Sem direito à fiança: Juíza determina prisão provisória de Dani Alves

O atleta foi acusado por uma mulher de tê-la estuprado em uma boate em Barcelona no fim do ano passado

Com o acessório, a localização do jogador de futebol seria controlada a todo momento

A juíza espanhola Maria Concepción Canton Martín determinou a prisão provisória e sem direito à fiança de Daniel Alves | Reprodução/ Instagram

A juíza espanhola Maria Concepción Canton Martín determinou a prisão provisória e sem direito à fiança de Daniel Alves, acusado de ter estuprado uma mulher em uma boate em Barcelona no fim do ano passado. Este texto foi publicado também no site da Gazeta de S.Paulo.

O pedido de prisão, feito pelo Ministério Público espanhol e reforçado pela defesa da vítima, foi acatado pela juíza depois de ela coletar o depoimento do jogador, que se apresentou ao tribunal nesta sexta-feira (20).

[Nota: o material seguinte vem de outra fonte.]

[src/rtl/sat_accum_pkg.sv]
// Shared types and constants for the saturating accumulator stage.
package sat_accum_pkg;

  typedef enum logic [0:0] {
    ACC  = 1'b0,
    DONE = 1'b1
  } state_t;

  localparam logic [15:0] SAT_MAX = 16'h7FFF;
  localparam logic [15:0] SAT_MIN = 16'h8000;
  localparam logic [15:0] ZERO16  = 16'h0000;

endpackage

[src/rtl/sat_add16.sv]
// 16-bit signed saturating adder/subtractor; clamps the exact 17-bit result.
module sat_add16
  import sat_accum_pkg::*;
(
  input  logic [15:0] A,
  input  logic [15:0] B,
  input  logic        sub,
  output logic [15:0] Sum,
  output logic        posOvfl,
  output logic        negOvfl
);

  logic [15:0] b_eff_s;
  logic [16:0] sum17_s;

  // Subtract is A + ~B + 1, so overflow is judged on the effective operand.
  always_comb begin
    b_eff_s = sub ? ~B : B;
    sum17_s = {A[15], A} + {b_eff_s[15], b_eff_s} + {16'h0000, sub};
    posOvfl = (sum17_s[16] == 1'b0) && (sum17_s[15] == 1'b1);
    negOvfl = (sum17_s[16] == 1'b1) && (sum17_s[15] == 1'b0);
    if (posOvfl) begin
      Sum = SAT_MAX;
    end else if (negOvfl) begin
      Sum = SAT_MIN;
    end else begin
      Sum = sum17_s[15:0];
    end
  end

endmodule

Daniel Alves chegou ao local algemado e esperou o resultado do julgamento em uma cela com outros.

O procedimento pelo qual passou Daniel Alves é pouco comum: é de praxe que, entre o depoimento à polícia e o julgamento, passem pelo menos 72 horas. No caso do brasileiro, ambos aconteceram no mesmo dia.

Esposa se pronuncia

Em sua conta no Instagram, Joana Sanz, esposa do jogador, postou uma foto demonstrando apoio ao atleta neste momento.

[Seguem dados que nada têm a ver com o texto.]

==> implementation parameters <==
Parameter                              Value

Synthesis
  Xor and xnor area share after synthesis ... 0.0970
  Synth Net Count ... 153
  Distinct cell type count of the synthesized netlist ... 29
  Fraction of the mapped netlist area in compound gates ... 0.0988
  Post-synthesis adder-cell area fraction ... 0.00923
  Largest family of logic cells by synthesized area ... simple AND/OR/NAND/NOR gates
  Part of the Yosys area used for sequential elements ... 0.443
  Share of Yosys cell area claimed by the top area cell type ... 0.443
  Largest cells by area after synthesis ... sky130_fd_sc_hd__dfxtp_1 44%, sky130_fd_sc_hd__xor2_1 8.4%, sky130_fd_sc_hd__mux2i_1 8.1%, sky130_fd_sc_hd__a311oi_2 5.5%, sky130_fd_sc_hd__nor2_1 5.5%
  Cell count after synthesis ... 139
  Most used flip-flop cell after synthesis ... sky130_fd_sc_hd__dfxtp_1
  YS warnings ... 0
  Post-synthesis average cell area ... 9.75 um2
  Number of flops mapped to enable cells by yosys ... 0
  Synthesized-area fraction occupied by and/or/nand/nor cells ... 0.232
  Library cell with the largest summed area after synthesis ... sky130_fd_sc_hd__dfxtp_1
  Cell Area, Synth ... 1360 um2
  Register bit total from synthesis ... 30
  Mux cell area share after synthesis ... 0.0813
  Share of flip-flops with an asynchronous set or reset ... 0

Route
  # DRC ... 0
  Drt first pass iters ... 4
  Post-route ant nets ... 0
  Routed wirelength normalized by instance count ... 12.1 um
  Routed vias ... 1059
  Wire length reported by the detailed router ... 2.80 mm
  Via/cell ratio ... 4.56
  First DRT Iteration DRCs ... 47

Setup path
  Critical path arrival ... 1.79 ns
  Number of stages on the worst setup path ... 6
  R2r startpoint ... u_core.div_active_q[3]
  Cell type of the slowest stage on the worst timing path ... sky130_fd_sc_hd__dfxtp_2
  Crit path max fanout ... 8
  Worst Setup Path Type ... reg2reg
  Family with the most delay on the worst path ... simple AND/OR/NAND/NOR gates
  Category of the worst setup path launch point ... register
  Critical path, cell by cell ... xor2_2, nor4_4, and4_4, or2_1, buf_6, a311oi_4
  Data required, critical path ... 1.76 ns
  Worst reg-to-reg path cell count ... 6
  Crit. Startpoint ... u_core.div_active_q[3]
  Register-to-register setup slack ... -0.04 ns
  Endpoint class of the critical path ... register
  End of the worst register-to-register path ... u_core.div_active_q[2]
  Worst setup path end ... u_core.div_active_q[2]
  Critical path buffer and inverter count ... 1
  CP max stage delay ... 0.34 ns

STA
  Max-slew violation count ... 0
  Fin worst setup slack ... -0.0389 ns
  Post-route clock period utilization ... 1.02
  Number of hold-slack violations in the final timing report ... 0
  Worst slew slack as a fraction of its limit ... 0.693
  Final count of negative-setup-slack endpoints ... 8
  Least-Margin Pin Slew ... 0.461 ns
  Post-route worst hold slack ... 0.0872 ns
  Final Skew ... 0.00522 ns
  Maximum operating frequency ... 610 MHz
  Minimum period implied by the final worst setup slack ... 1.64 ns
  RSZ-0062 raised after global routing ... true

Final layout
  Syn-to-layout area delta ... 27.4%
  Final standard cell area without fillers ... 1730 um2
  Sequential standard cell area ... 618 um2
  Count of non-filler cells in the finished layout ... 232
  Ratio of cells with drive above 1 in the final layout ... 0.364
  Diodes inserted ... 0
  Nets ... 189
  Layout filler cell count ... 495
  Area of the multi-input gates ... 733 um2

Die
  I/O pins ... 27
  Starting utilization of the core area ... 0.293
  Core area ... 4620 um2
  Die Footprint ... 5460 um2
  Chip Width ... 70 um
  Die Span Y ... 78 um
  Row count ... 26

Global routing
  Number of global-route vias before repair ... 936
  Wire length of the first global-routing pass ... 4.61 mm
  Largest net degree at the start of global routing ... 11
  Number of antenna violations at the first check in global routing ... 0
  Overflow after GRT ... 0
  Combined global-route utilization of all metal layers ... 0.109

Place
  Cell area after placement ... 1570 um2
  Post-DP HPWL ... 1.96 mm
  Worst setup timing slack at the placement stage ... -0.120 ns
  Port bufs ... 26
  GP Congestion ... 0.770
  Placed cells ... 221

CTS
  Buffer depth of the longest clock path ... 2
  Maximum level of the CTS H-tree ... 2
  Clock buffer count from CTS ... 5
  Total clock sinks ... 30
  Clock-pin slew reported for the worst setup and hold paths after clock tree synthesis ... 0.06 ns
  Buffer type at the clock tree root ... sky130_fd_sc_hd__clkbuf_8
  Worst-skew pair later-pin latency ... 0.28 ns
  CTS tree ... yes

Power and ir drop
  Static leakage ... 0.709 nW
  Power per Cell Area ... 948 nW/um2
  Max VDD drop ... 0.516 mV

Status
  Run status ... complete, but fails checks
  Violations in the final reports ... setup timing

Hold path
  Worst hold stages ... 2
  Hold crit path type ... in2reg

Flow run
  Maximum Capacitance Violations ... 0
===== src/rtl/vga_timing_pkg.sv =====
// Horizontal timing defaults, lock-state encoding and counter helpers shared by
// the hsync lock logic and the hsync generator.
package vga_timing_pkg;

    localparam int DEF_H_ACTIVE   = 200;
    localparam int DEF_H_FP       = 10;
    localparam int DEF_H_SYNC     = 32;
    localparam int DEF_H_BP       = 22;
    localparam int DEF_H_TOTAL    = DEF_H_ACTIVE + DEF_H_FP + DEF_H_SYNC + DEF_H_BP;
    localparam int DEF_LOCK_LINES = 4;
    localparam int CNT_W          = 9;

    typedef enum logic [1:0] {
        ST_SEARCH  = 2'd0,
        ST_ACQUIRE = 2'd1,
        ST_LOCKED  = 2'd2
    } lock_state_t;

    function automatic logic [CNT_W-1:0] sat_inc(input logic [CNT_W-1:0] v);
        return (v == {CNT_W{1'b1}}) ? v : v + CNT_W'(1);
    endfunction

endpackage


===== src/rtl/sync_edge_det.sv =====
// Registers the sync input, flags its leading edge one clock later and measures
// the width of the most recently completed sync pulse.
module sync_edge_det
    import vga_timing_pkg::*;
#(
    parameter bit SYNC_POL = 1'b1
) (
    input  logic             clk,
    input  logic             reset,
    input  logic             sync_in,
    output logic             lead_edge,
    output logic [CNT_W-1:0] last_width
);

    logic             samp_r;
    logic             samp_d_r;
    logic             edge_r;
    logic [CNT_W-1:0] width_r;
    logic [CNT_W-1:0] last_width_r;
    logic             asserted_s;
    logic             rise_s;
    logic             fall_s;

    // Samples are normalised to "asserted = 1" before any history is kept.
    assign asserted_s = (sync_in == SYNC_POL);
    assign rise_s     = samp_r & ~samp_d_r;
    assign fall_s     = ~samp_r & samp_d_r;

    // Sync history, registered edge pulse and pulse-width measurement.
    always_ff @(posedge clk) begin
        if (reset) begin
            samp_r       <= 1'b0;
            samp_d_r     <= 1'b0;
            edge_r       <= 1'b0;
            width_r      <= {CNT_W{1'b0}};
            last_width_r <= {CNT_W{1'b0}};
        end else begin
            samp_r   <= asserted_s;
            samp_d_r <= samp_r;
            edge_r   <= rise_s;
            if (rise_s) begin
                width_r <= CNT_W'(1);
            end else if (samp_r) begin
                width_r <= sat_inc(width_r);
            end else begin
                width_r <= width_r;
            end
            if (fall_s) begin
                last_width_r <= width_r;
            end else begin
                last_width_r <= last_width_r;
            end
        end
    end

    assign lead_edge  = edge_r;
    assign last_width = last_width_r;

endmodule


===== src/rtl/hsync_lock.sv =====
// Horizontal sync lock: qualifies incoming hsync timing, then free-runs a column
// counter that trails the transmitter column by exactly two clocks.
module hsync_lock
    import vga_timing_pkg::*;
#(
    parameter int H_ACTIVE   = DEF_H_ACTIVE,
    parameter int H_FP       = DEF_H_FP,
    parameter int H_SYNC     = DEF_H_SYNC,
    parameter int H_BP       = DEF_H_BP,
    parameter int LOCK_LINES = DEF_LOCK_LINES,
    parameter bit HSYNC_POL  = 1'b1
) (
    input  logic       clk,
    input  logic       reset,
    input  logic       hsync,
    input  logic       hblank_n,
    output logic       locked,
    output logic [8:0] x,
    output logic       active,
    output logic       line_start,
    output logic       err,
    output logic [8:0] period
);

    localparam int H_TOTAL = H_ACTIVE + H_FP + H_SYNC + H_BP;
    localparam int GOOD_W  = $clog2(LOCK_LINES + 1);

    localparam logic [CNT_W-1:0]  LAST_X_C  = CNT_W'(H_TOTAL - 1);
    localparam logic [CNT_W-1:0]  TOTAL_C   = CNT_W'(H_TOTAL);
    localparam logic [CNT_W-1:0]  ACTIVE_C  = CNT_W'(H_ACTIVE);
    localparam logic [CNT_W-1:0]  SYNC_C    = CNT_W'(H_SYNC);
    // The registered edge is consumed on the clock that moves x onto this column.
    localparam logic [CNT_W-1:0]  EDGE_X_C  = CNT_W'(H_ACTIVE + H_FP + 1);
    localparam logic [CNT_W-1:0]  PRE_SAT_C = CNT_W'((1 << CNT_W) - 2);
    localparam logic [GOOD_W-1:0] LOCK_C    = GOOD_W'(LOCK_LINES);

    lock_state_t       state_r, state_nx_s;
    logic [CNT_W-1:0]  x_r, x_nx_s, x_step_s;
    logic [CNT_W-1:0]  cnt_r, cnt_nx_s;
    logic [CNT_W-1:0]  period_r, period_nx_s;
    logic [GOOD_W-1:0] good_r, good_nx_s, good_inc_s;
    logic              bad_r, bad_nx_s;
    logic              err_nx_s;
    logic              locked_r, active_r, line_start_r, err_r;
    logic              hblank_r, hblank_d_r;
    logic              lead_edge_s;
    logic [CNT_W-1:0]  last_width_s;
    logic              line_ok_s, pos_ok_s, blank_bad_s, timeout_s;

    sync_edge_det #(
        .SYNC_POL (HSYNC_POL)
    ) u_edge_det (
        .clk        (clk),
        .reset      (reset),
        .sync_in    (hsync),
        .lead_edge  (lead_edge_s),
        .last_width (last_width_s)
    );

    assign x_step_s    = (x_r == LAST_X_C) ? {CNT_W{1'b0}} : x_r + CNT_W'(1);
    assign good_inc_s  = good_r + GOOD_W'(1);
    assign line_ok_s   = (cnt_r == TOTAL_C) && (last_width_s == SYNC_C);
    assign pos_ok_s    = (x_step_s == EDGE_X_C) && (last_width_s == SYNC_C);
    // hblank_d_r is two clocks old, the same age as the column held in x_r.
    assign blank_bad_s = (hblank_d_r != (x_r < ACTIVE_C));
    assign timeout_s   = !lead_edge_s && (cnt_r == PRE_SAT_C);

    // Next-state, column, line-quality and error decisions.
    always_comb begin
        state_nx_s  = state_r;
        x_nx_s      = {CNT_W{1'b0}};
        good_nx_s   = good_r;
        bad_nx_s    = bad_r;
        err_nx_s    = 1'b0;
        cnt_nx_s    = sat_inc(cnt_r);
        period_nx_s = period_r;
        if (lead_edge_s) begin
            cnt_nx_s    = CNT_W'(1);
            period_nx_s = cnt_r;
        end else begin
            cnt_nx_s    = sat_inc(cnt_r);
        end
        if (timeout_s) begin
            err_nx_s   = 1'b1;
            state_nx_s = ST_SEARCH;
            bad_nx_s   = 1'b0;
        end else begin
            case (state_r)
                ST_SEARCH: begin
                    if (lead_edge_s) begin
                        state_nx_s = ST_ACQUIRE;
                        good_nx_s  = {GOOD_W{1'b0}};
                    end else begin
                        state_nx_s = ST_SEARCH;
                    end
                end
                ST_ACQUIRE: begin
                    if (!lead_edge_s) begin
                        good_nx_s = good_r;
                    end else if (!line_ok_s) begin
                        good_nx_s = {GOOD_W{1'b0}};
                    end else if (good_inc_s == LOCK_C) begin
                        state_nx_s = ST_LOCKED;
                        x_nx_s     = EDGE_X_C;
                        good_nx_s  = {GOOD_W{1'b0}};
                        bad_nx_s   = 1'b0;
                    end else begin
                        good_nx_s  = good_inc_s;
                    end
                end
                ST_LOCKED: begin
                    x_nx_s   = x_step_s;
                    err_nx_s = blank_bad_s;
                    if (!lead_edge_s) begin
                        bad_nx_s = bad_r;
                    end else if (pos_ok_s) begin
                        bad_nx_s = 1'b0;
                    end else if (bad_r) begin
                        err_nx_s   = 1'b1;
                        state_nx_s = ST_SEARCH;
                        x_nx_s     = {CNT_W{1'b0}};
                        bad_nx_s   = 1'b0;
                    end else begin
                        err_nx_s   = 1'b1;
                        bad_nx_s   = 1'b1;
                    end
                end
                default: begin
                    state_nx_s = ST_SEARCH;
                    good_nx_s  = {GOOD_W{1'b0}};
                    bad_nx_s   = 1'b0;
                end
            endcase
        end
    end

    // State, counters and registered outputs.
    always_ff @(posedge clk) begin
        if (reset) begin
            state_r      <= ST_SEARCH;
            x_r          <= {CNT_W{1'b0}};
            cnt_r        <= {CNT_W{1'b0}};
            period_r     <= {CNT_W{1'b0}};
            good_r       <= {GOOD_W{1'b0}};
            bad_r        <= 1'b0;
            locked_r     <= 1'b0;
            active_r     <= 1'b0;
            line_start_r <= 1'b0;
            err_r        <= 1'b0;
            hblank_r     <= 1'b0;
            hblank_d_r   <= 1'b0;
        end else begin
            state_r      <= state_nx_s;
            x_r          <= x_nx_s;
            cnt_r        <= cnt_nx_s;
            period_r     <= period_nx_s;
            good_r       <= good_nx_s;
            bad_r        <= bad_nx_s;
            locked_r     <= (state_nx_s == ST_LOCKED);
            active_r     <= (state_nx_s == ST_LOCKED) && (x_nx_s < ACTIVE_C);
            line_start_r <= (state_nx_s == ST_LOCKED) && (x_nx_s == {CNT_W{1'b0}});
            err_r        <= err_nx_s;
            hblank_r     <= hblank_n;
            hblank_d_r   <= hblank_r;
        end
    end

    assign locked     = locked_r;
    assign x          = x_r;
    assign active     = active_r;
    assign line_start = line_start_r;
    assign err        = err_r;
    assign period     = period_r;

endmodule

Em seu Instagram Stories, Joana postou uma foto em que aparece segurando a mão do marido. “Together”, escreveu ela, que significa “juntos” em inglês.

Entenda o caso

Daniel Alves é acusado de “delito contra a liberdade sexual” de uma mulher na boate Sutton, em Barcelona. O atleta negou todas as acusações. Ele confirmou que estava na discoteca Sutton na fatídica noite, mas afirmou não ter cometido nenhum tipo de agressão. 

A mulher afirma que Dani teria passado a mão por baixo de sua saia, encostando em sua genitália. Ela então teria “começado a chorar descontroladamente” e foi consolada pelas amigas, que alertaram os funcionários do local.

A Boate Sutton teria acionado a polícia e tentou encontrar Daniel Alves, que já havia deixado o local.

O assédio sexual teria acontecido na madrugada de 30 de dezembro do ano passado.